Anyone have any experience with USB to IDE hard disk adapters? I have a 40Mb IDE disk from the early 1990s, which spins up just fine in the adapter; but is never detected by either Linux or MacOS. Is the drive likely faulty? Or could it be that the jumpers aren’t set correctly to work with the adapter? #retrocomputing #ide

@ImpossibleUmbrella A lot of USB adapters expect the drive to use LBA addressing mode.

An early 40MB IDE drive is probably (make that almost absolutely) only going to use CHS mode for addressing the sectors. The only way to work with that drive will be to put it on a real IDE controller, not a USB to IDE bridge.

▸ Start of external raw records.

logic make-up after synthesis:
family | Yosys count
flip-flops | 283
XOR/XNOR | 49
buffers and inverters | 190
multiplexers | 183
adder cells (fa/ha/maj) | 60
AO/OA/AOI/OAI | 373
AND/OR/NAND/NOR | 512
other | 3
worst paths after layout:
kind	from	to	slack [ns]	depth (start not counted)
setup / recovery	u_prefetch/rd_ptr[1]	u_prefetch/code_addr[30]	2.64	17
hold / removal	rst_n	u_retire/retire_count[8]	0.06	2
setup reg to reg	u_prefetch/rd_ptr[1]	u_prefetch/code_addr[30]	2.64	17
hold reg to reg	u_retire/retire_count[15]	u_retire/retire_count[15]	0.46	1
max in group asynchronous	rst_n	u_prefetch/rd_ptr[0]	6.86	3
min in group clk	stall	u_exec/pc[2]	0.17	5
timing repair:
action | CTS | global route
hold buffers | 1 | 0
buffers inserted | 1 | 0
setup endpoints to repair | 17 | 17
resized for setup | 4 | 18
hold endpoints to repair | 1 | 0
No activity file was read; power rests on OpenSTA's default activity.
### config.mk
export PLATFORM = sky130hd
export DESIGN_NAME = req_capture
export DESIGN_NICKNAME = d
export VERILOG_FILES = /design/src/common/sdram_pkg.sv /design/src/design/req_capture.sv
export SDC_FILE = /design/constraint.sdc
export NUM_CORES = 1
export LEC_CHECK = 0
export ABC_AREA = 1
export BUFFER_PORTS_ARGS = -buffer_cell sky130_fd_sc_hd__buf_2
export CAP_MARGIN = 20
export CORE_ASPECT_RATIO = 0.5
export CORE_UTILIZATION = 40
export DETAILED_ROUTE_END_ITERATION = 10
export PLACE_DENSITY = 0.66
export SLEW_MARGIN = 10
export SYNTH_ARGS = -nofsm -noshare
export SYNTH_HDL_FRONTEND = slang
export SYNTH_SLANG_ARGS = --single-unit
### constraint.sdc
create_clock -name VB -period 2.4 [get_ports VB]
set_clock_uncertainty 0.15 [all_clocks]
set_input_delay 0.12 -clock VB [delete_from_list [all_inputs] [get_ports VB]]
set_output_delay 0.12 -clock VB [all_outputs]
set_load 0.05 [all_outputs]
`config.mk`:
```
export PLATFORM = sky130hd
export DESIGN_NAME = csr_unit_top
export DESIGN_NICKNAME = d
export VERILOG_FILES = /design/src/design/csr_pkg.sv /design/src/design/csr_access.sv /design/src/design/csr_excp_ctrl.sv /design/src/design/csr_mode_regs.sv /design/src/design/csr_timer.sv /design/src/design/csr_unit_top.sv
export SDC_FILE = /design/constraint.sdc
export NUM_CORES = 1
export LEC_CHECK = 0
export BUFFER_PORTS_ARGS = -buffer_cell sky130_fd_sc_hd__buf_4
export CORE_MARGIN = 3
export CORE_UTILIZATION = 57
export DETAILED_ROUTE_END_ITERATION = 10
export PLACE_DENSITY = 0.89
export SLEW_MARGIN = 15
export SYNTH_ARGS = -nofsm -noshare
export SYNTH_HDL_FRONTEND = slang
export SYNTH_SLANG_ARGS = --single-unit
```
`constraint.sdc`:
```
create_clock -name clk -period 6.45 [get_ports clk]
set_input_delay 0.645 -clock clk [delete_from_list [all_inputs] [get_ports clk]]
set_output_delay 0.645 -clock clk [all_outputs]
set_load 0.01 [all_outputs]
```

@mbbrutman Ah. I didn’t know about this. Thanks.

@ImpossibleUmbrella Another thing to be aware of is that even on modern drives, a lot of these adapters don't have power supplies that are adequate for spinning an IDE or a SATA drive. Even the ones that supply external power and are not just powered off of the USB port.

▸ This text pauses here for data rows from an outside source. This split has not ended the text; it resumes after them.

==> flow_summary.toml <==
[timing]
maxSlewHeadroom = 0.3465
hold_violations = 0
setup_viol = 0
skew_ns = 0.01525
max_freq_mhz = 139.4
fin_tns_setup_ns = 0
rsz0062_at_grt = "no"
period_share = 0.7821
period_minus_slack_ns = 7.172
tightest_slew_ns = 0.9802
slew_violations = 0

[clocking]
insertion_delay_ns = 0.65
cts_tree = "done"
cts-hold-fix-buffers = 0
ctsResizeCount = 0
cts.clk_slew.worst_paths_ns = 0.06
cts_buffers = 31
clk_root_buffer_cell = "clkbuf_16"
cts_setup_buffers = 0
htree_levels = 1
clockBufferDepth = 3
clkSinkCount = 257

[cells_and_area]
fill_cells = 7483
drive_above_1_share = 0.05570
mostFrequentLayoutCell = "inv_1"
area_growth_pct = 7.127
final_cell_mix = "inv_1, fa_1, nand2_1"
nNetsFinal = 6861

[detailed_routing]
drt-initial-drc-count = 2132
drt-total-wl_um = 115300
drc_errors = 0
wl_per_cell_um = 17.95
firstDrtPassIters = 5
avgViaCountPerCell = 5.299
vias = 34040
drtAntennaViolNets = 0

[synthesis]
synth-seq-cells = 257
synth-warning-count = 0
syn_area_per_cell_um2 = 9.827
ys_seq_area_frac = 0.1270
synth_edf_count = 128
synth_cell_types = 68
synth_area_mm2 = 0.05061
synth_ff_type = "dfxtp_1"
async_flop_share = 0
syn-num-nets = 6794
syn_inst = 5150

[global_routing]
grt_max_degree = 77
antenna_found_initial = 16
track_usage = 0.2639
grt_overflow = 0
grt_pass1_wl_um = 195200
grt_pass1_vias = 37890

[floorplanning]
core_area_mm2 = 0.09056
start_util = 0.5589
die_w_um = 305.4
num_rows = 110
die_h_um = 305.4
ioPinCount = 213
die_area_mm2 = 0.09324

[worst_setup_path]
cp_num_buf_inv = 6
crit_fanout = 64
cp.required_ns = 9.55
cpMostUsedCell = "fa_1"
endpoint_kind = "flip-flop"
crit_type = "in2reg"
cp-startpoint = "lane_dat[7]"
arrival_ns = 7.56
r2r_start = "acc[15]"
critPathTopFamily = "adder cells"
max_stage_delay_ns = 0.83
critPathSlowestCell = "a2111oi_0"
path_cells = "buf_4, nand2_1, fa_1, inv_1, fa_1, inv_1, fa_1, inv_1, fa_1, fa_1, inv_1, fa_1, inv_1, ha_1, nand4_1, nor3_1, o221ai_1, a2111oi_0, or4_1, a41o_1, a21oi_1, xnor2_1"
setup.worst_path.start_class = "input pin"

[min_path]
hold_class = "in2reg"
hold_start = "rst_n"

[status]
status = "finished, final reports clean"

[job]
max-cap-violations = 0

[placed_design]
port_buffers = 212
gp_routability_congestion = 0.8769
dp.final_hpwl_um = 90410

I've run into that problem regularly. My newer USB 3.0 adapter with external power won't spin up a SATA drive, but my older USB 2.0 "dock style" adapter will. It's irritating. I have a variety so that I can get one working.

@mbbrutman Yes, now that one I did think about it- and was sure to get a dock style one with a 12V supply (and the disk spins up and does something I presume is loading thr heads) no problem.